Playing the old Joanna.

Of all the things I wasn't expecting to stumble across in the XBLA remake of Perfect Dark, Peter Molyneux was quite high on the list. But there he is, the founder of Lionhead, a key creative force behind Populous, Theme Park, and the Syndicate series, waiting patiently in a dataDyne elevator so that Joanna can pop out from a nearby grating and kick him in the head.

Some people, it seems, are still a bit cut up about the fact that you couldn't grow entire trees from acorns in the first Fable.

Odd as it is to come up across a legend of British game development while playing through a first-person shooter - it's even weirder when he turns up in multiplayer, decked out in a white tux, and wielding a sub-machine gun - it's totally in-keeping with Perfect Dark's peculiar culture.

On its first release, Rare's N64 classic featured the scanned-in faces of dev team notables and even a few journalists, so Peter Molyneux's just another way that the crew at 4J Studios, who have handled the XBLA conversion (and before it, the conversions of the Banjo-Kazooie games), are keeping true to the spirit of the original.

And they really are, too. This is, as Kevin McCloud might say while wandering around a modernist cottage hewn out of the clanking guts of an old tyre factory, a sympathetic update. 4J has aimed to present a classic game in the way that you remember it, rather than the way it actually was. (On the N64 in particular, there's often a gaping chasm between rosy recollection and the juddering, artefacted reality.)

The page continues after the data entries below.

red:
## usb_top_level
module usb_top_level(
    input logic clk,
    input logic n_rst,
    input logic hsel,
    input logic [3:0] haddr,
    input logic [1:0] htrans,
    input logic  [1:0] hsize,
    input logic hwrite,
    input logic [31:0] hwdata,
    output logic [31:0] hrdata,
    output logic hresp,
    output logic hready,
    output logic d_mode,
    input logic d_plus_in,
    input logic d_minus_in,
    output logic d_plus_out,
    output logic d_minus_out,
    output logic [6:0] buffer_occupancy,
    output logic get_rx_data,
    output logic [3:0] tx_packet,
    output logic tx_transfer_active
);
Size: roughly 4,700 cells after synthesis, roughly 96 I/O pins, roughly 0.041 mm^2 of cells after synthesis.
Settings: LEC_CHECK=0, ABC_AREA=0, CAP_MARGIN=10, CELL_PAD_IN_SITES_DETAIL_PLACEMENT=2, CELL_PAD_IN_SITES_GLOBAL_PLACEMENT=1, CORE_ASPECT_RATIO=0.66, CORE_MARGIN=2, CORE_UTILIZATION=34, CTS_CLUSTER_SIZE=72, GPL_ROUTABILITY_DRIVEN=0, GPL_TIMING_DRIVEN=0, HOLD_SLACK_MARGIN=-0.09, MAX_ROUTING_LAYER=met5, MIN_ROUTING_LAYER=met2, PLACE_DENSITY=0.88, SETUP_SLACK_MARGIN=0.2, SLEW_MARGIN=25; clock period 8.44 ns.
run.sh (not shown) runs the stock make flow with config.mk's settings and CLKGATE_MAP_FILE=.
red | ERROR | global routing
Changes in blue relative to red:
# red
export LEC_CHECK = 0
export ABC_AREA = 0
export CAP_MARGIN = 10
export CELL_PAD_IN_SITES_DETAIL_PLACEMENT = 2
export CELL_PAD_IN_SITES_GLOBAL_PLACEMENT = 1
export CORE_ASPECT_RATIO = 0.66
export CORE_MARGIN = 2
export CORE_UTILIZATION = 34
export CTS_CLUSTER_SIZE = 72
export GPL_ROUTABILITY_DRIVEN = 0
export GPL_TIMING_DRIVEN = 0
export HOLD_SLACK_MARGIN = -0.09
export MAX_ROUTING_LAYER = met5
export MIN_ROUTING_LAYER = met2
export PLACE_DENSITY = 0.88
export SETUP_SLACK_MARGIN = 0.2
export SLEW_MARGIN = 25
create_clock -name core_clock -period 8.44 [get_ports {clk}]
# blue
export LEC_CHECK = 0
export ABC_AREA = 0
export CAP_MARGIN = 40
export CORE_ASPECT_RATIO = 1.22
export CORE_MARGIN = 2
export CORE_UTILIZATION = 34
export CTS_CLUSTER_SIZE = 72
export GPL_ROUTABILITY_DRIVEN = 1
export GPL_TIMING_DRIVEN = 0
export PLACE_DENSITY = 0.88
export SETUP_SLACK_MARGIN = 0.2
export SLEW_MARGIN = 30
create_clock -name core_clock -period 8.44 [get_ports {clk}]
## What came out
- blue went all the way through synthesis, placement and routing and the layout is clean on timing, DRC and antenna.
- The higher cell area reported after detailed placement came out of blue.
- Diff blue..red | buffer levels on the longest clock path | unchanged
- As far as die size is concerned, red and blue perform about the same.
## Diff of input files: green against blue
# blue
export LEC_CHECK = 0
export ABC_AREA = 0
export CAP_MARGIN = 40
export CORE_ASPECT_RATIO = 1.22
export CORE_MARGIN = 2
export CORE_UTILIZATION = 34
export CTS_CLUSTER_SIZE = 72
export GPL_ROUTABILITY_DRIVEN = 1
export GPL_TIMING_DRIVEN = 0
export PLACE_DENSITY = 0.88
export SETUP_SLACK_MARGIN = 0.2
export SLEW_MARGIN = 30
create_clock -name core_clock -period 8.44 [get_ports {clk}]
# green
export LEC_CHECK = 0
export ABC_AREA = 0
export CAP_MARGIN = 15
export CORE_ASPECT_RATIO = 1.22
export CORE_MARGIN = 2
export CORE_UTILIZATION = 70
export CTS_CLUSTER_DIAMETER = 345
export CTS_CLUSTER_SIZE = 20
export GPL_ROUTABILITY_DRIVEN = 1
export GPL_TIMING_DRIVEN = 1
export SETUP_SLACK_MARGIN = 0.51
export SLEW_MARGIN = 30
create_clock -name core_clock -period 3.83 [get_ports {clk}]
==> comparison <==
In green, the fraction of area in registers came out 0.34 points above the value in blue. green: power 100% above blue. The core of green is more densely filled than that of blue. NOTE CTS buffer count blue->green decreased by more than a quarter. Compared with blue, in green non-clock inverter total of the final layout saw an increase, number of filler cells placed in the layout saw a decrease, worst setup slack saw a decrease, buffer count excluding the clock tree in the final layout saw an increase, detailed-route wire length saw a decrease. Against blue as the reference, green delivers a lower placeable core area. No crash in green: every stage finished, but the layout fails its final checks due to setup timing.
Input changes introduced in orange (baseline for comparison: green):
# green
export LEC_CHECK = 0
export ABC_AREA = 0
export CAP_MARGIN = 15
export CORE_ASPECT_RATIO = 1.22
export CORE_MARGIN = 2
export CORE_UTILIZATION = 70
export CTS_CLUSTER_DIAMETER = 345
export CTS_CLUSTER_SIZE = 20
export GPL_ROUTABILITY_DRIVEN = 1
export GPL_TIMING_DRIVEN = 1
export SETUP_SLACK_MARGIN = 0.51
export SLEW_MARGIN = 30
create_clock -name core_clock -period 3.83 [get_ports {clk}]
# orange
export LEC_CHECK = 0
export CAP_MARGIN = 20
export CORE_MARGIN = 2
export CORE_UTILIZATION = 70
export CTS_CLUSTER_SIZE = 20
export SETUP_SLACK_MARGIN = 1.33
export SLEW_MARGIN = 20
create_clock -name core_clock -period 4.84 [get_ports {clk}]
[summary]
Looking at the logs for orange and green, the single run that did not finish was orange. orange: aborted in global routing (tool error). Cmp orange vs green: number of levels the H-tree was split into higher in orange. Between orange and green, cell area reported after detailed placement is lower for orange, green comes in above that. Between green and orange, the die area does not differ in any meaningful way. Yosys chip area: green vs orange identical. green -> orange: number of buffers created by CTS increased by more than half. Overall die width: orange vs green up 10%. green has higher y dimension of the die than orange.

========
## exp/lagoon
usb_top_level again, from the RTL that the note above started with.
export LEC_CHECK = 0
export CAP_MARGIN = 20
export CORE_MARGIN = 5
export CORE_UTILIZATION = 40
export CTS_CLUSTER_SIZE = 86
export SLEW_MARGIN = 20
create_clock -name core_clock -period 10.0 [get_ports {clk}]
Relative to exp/lagoon, the following input files were edited for exp/indigo:
Settings: CORE_MARGIN now 2, was 5; ABC_AREA now 1, previously not set; CORE_UTILIZATION now 63, was 40; CTS_CLUSTER_SIZE no longer set, was 86; the clock period (ns, I/O delays scaled along) now 4.4, was 10.0.
### Flow results
Relative to exp/lagoon, post-cts resize count has increased by 3 in exp/indigo. Number of antenna violations at the first check in global routing delta for exp/indigo relative to exp/lagoon: 6 higher. Against exp/lagoon, minimum hold slack in exp/indigo came out worse. In exp/indigo relative to exp/lagoon, met3 routed wirelength had gone up by more than 10%. exp/indigo reports a lower count of clock-buffer cells in the layout than exp/lagoon does. exp/indigo vs exp/lagoon on global-route usage: exp/indigo is the higher one. What exp/lagoon reported for synthesized cell count has to be multiplied by 1.19 to get the figure for exp/indigo. After detailed routing, exp/lagoon needs more wire than exp/indigo. Area: exp/indigo vs exp/lagoon -> exp/indigo larger.
--- input diff exp/indigo..exp/onyx ---
Settings: ABC_AREA: 1 -> unset; CTS_CLUSTER_SIZE: unset -> 50; CORE_UTILIZATION: 63 -> 68; the clock period (ns, I/O delays scaled along): 4.4 -> 7.61.
[summary]
- exp/onyx consumes less power than exp/indigo does.
- exp/onyx vs exp/indigo: share of the core filled by cells before placement up in exp/onyx
- Global routing usage on met1 (exp/onyx over exp/indigo): increase, 2.4 points
- From exp/indigo to exp/onyx the numbers moved as follows: post-synthesis share of cell area spent on and, or, nand and nor gates fell by 1.9 points, cell area went down by about 6%, first-pass GRT wire length shows an increase of 2.9%, die area shrank by 11%, core utilization increased 4.8 points.
- Internal power consumption delta for exp/onyx relative to exp/indigo: 5.9 mW lower
- [compare] base=exp/indigo new=exp/onyx: synthesized area moved down; critical path depth now smaller.
## Diff of input files: exp/pepper against exp/onyx
Settings: CORE_UTILIZATION: 68 -> 45; CTS_CLUSTER_SIZE: 50 -> unset; the clock period (ns, I/O delays scaled along): 7.61 -> 4.09.
End of the critical path = buffer_occupancy[6]: exp/onyx; end of the critical path = AHB_SLAVE.slavedata[22]$_DFF_PN0_: exp/pepper
Hold slack in exp/pepper is 0.26 ns lower than in exp/onyx
Changes observed in exp/pepper relative to exp/onyx: critical path data arrival time picked up an extra 0.14 ns; total wirelength of the detailed-routed design increased by about 4% relative to the old numbers; sequential group share of total power shows a reduction of 2.9 points.

========
## rev 12
usb_top_level again, from the RTL that the note above started with.
Design usb_top_level, start of the top module:
module usb_top_level(
    input logic clk,
    input logic n_rst,
    input logic hsel,
    input logic [3:0] haddr,
    input logic [1:0] htrans,
    input logic  [1:0] hsize,
    input logic hwrite,
    input logic [31:0] hwdata,
    output logic [31:0] hrdata,
    output logic hresp,
    output logic hready,
    output logic d_mode,
    input logic d_plus_in,
    input logic d_minus_in,
    output logic d_plus_out,
    output logic d_minus_out,
    output logic [6:0] buffer_occupancy,
    output logic get_rx_data,
    output logic [3:0] tx_packet,
    output logic tx_transfer_active
);
Settings: LEC_CHECK=0, CAP_MARGIN=20, CELL_PAD_IN_SITES_GLOBAL_PLACEMENT=3, CORE_MARGIN=2, CORE_UTILIZATION=64, CTS_CLUSTER_DIAMETER=98, GPL_TIMING_DRIVEN=1, MAX_ROUTING_LAYER=met4, MIN_ROUTING_LAYER=met1, PLACE_DENSITY_LB_ADDON=0.12, SLEW_MARGIN=20; clock period 7.11 ns.
Rev 12 got as far as global placement without I/O (3_1_place_gp_skip_io), where a tool error ended the run.
For rev 13, these inputs were changed with respect to rev 12:
- clearing CELL_PAD_IN_SITES_GLOBAL_PLACEMENT, which used to be 3
- clearing PLACE_DENSITY_LB_ADDON, which used to be 0.12
- clearing GPL_TIMING_DRIVEN, which used to be 1
- clearing MAX_ROUTING_LAYER, which used to be met4
- swapping 64 for 57 in CORE_UTILIZATION
- clearing CTS_CLUSTER_DIAMETER, which used to be 98
- clearing MIN_ROUTING_LAYER, which used to be met1
- swapping 7.11 for 4.52 in the clock period (ns, I/O delays scaled along)
### Flow results
The final layout from rev 13, which completed every stage, passed the timing, DRC and antenna checks at the end of the flow.
From rev 12 to rev 13, post-synthesis simple-gate area fraction did not move at all.
Comparing horizontal die dimension for rev 12 and rev 13, the smaller number came from rev 12.
Of rev 13 and rev 12, it is rev 13 that has the higher floorplan row count.
Re sequential-to-total area share from yosys stat: no difference whatsoever between rev 13 and rev 12.
Tally of unique sky130hd cells used after synthesis came out exactly the same in rev 12 and rev 13.
Rev 13 ends up with higher die height than rev 12 does.
Synthesized cell count across rev 12 and rev 13: no real change.
Against rev 12, rev 13 comes in 12% higher on overall chip area.
[compare] base=rev 12 new=rev 13: floorplan utilization lower; core area higher.

========
usb_top_level again, from the RTL that the note above started with.
// usb_top_level
module usb_top_level(
    input logic clk,
    input logic n_rst,
    input logic hsel,
    input logic [3:0] haddr,
    input logic [1:0] htrans,
    input logic  [1:0] hsize,
    input logic hwrite,
    input logic [31:0] hwdata,
    output logic [31:0] hrdata,
    output logic hresp,
    output logic hready,
    output logic d_mode,
    input logic d_plus_in,
    input logic d_minus_in,
    output logic d_plus_out,
    output logic d_minus_out,
    output logic [6:0] buffer_occupancy,
    output logic get_rx_data,
    output logic [3:0] tx_packet,
    output logic tx_transfer_active
);
logic [3:0] rx_packet;
logic rx_data_ready;
logic rx_transfer_active;
logic rx_error;
logic store_rx_packet_data;
logic [7:0] rx_packet_data;
logic flush;
logic [7:0] rx_data;
logic store_tx_data;
logic [7:0] tx_data;
logic clear;
logic tx_error;
logic get_tx_packet_data;
logic [7:0] tx_packet_data;
ahb_slave AHB_SLAVE(
    .clk(clk),
    .n_rst(n_rst),
    .hsel(hsel),
    .hwrite(hwrite),
    .hsize(hsize),
    .haddr(haddr),
    .htrans(htrans),
    .hwdata(hwdata),
    .hrdata(hrdata),
    .hresp(hresp),
    .hready(hready),
    .dmode(d_mode),
    .rx_packet(rx_packet),
    .rx_data_ready(rx_data_ready),
    .rx_transfer_active(rx_transfer_active),
    .rx_error(rx_error),
    .buffer_occupancy(buffer_occupancy),
    .rx_data(rx_data),
  ...
export LEC_CHECK = 0
export ABC_AREA = 1
export CAP_MARGIN = 20
export CELL_PAD_IN_SITES_DETAIL_PLACEMENT = 0
export CELL_PAD_IN_SITES_GLOBAL_PLACEMENT = 0
export CORE_MARGIN = 2
export CORE_UTILIZATION = 39
export CTS_CLUSTER_DIAMETER = 385
export CTS_CLUSTER_SIZE = 21
export GPL_ROUTABILITY_DRIVEN = 0
export GPL_TIMING_DRIVEN = 1
export MAX_ROUTING_LAYER = met4
export MIN_ROUTING_LAYER = met2
export PLACE_DENSITY = 0.93
export SLEW_MARGIN = 0
export TNS_END_PERCENT = 35
create_clock -name core_clock -period 11.2 [get_ports {clk}]
The starting point ended with an error in 5_1_grt on GRT-0116.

The original game's bonus missions and challenges are all included - if it was on the original cartridge, it's still in the game.

That means curation and restoration rather than much in the way of additional design, and most of the team's best work will be all but invisible. There are no new levels to compare unfavourably to the originals, in other words, and no Master Chief armour waiting to be unlocked when you 100 per cent everything.

So what has changed? The frame-rate, for starters. Perfect Dark was always a little ahead of its time in terms of what it wanted to do with its action sequences, and that often meant that, when the big fire-fights kicked off, you could find yourself playing something that looked a flick book operated by an epileptic.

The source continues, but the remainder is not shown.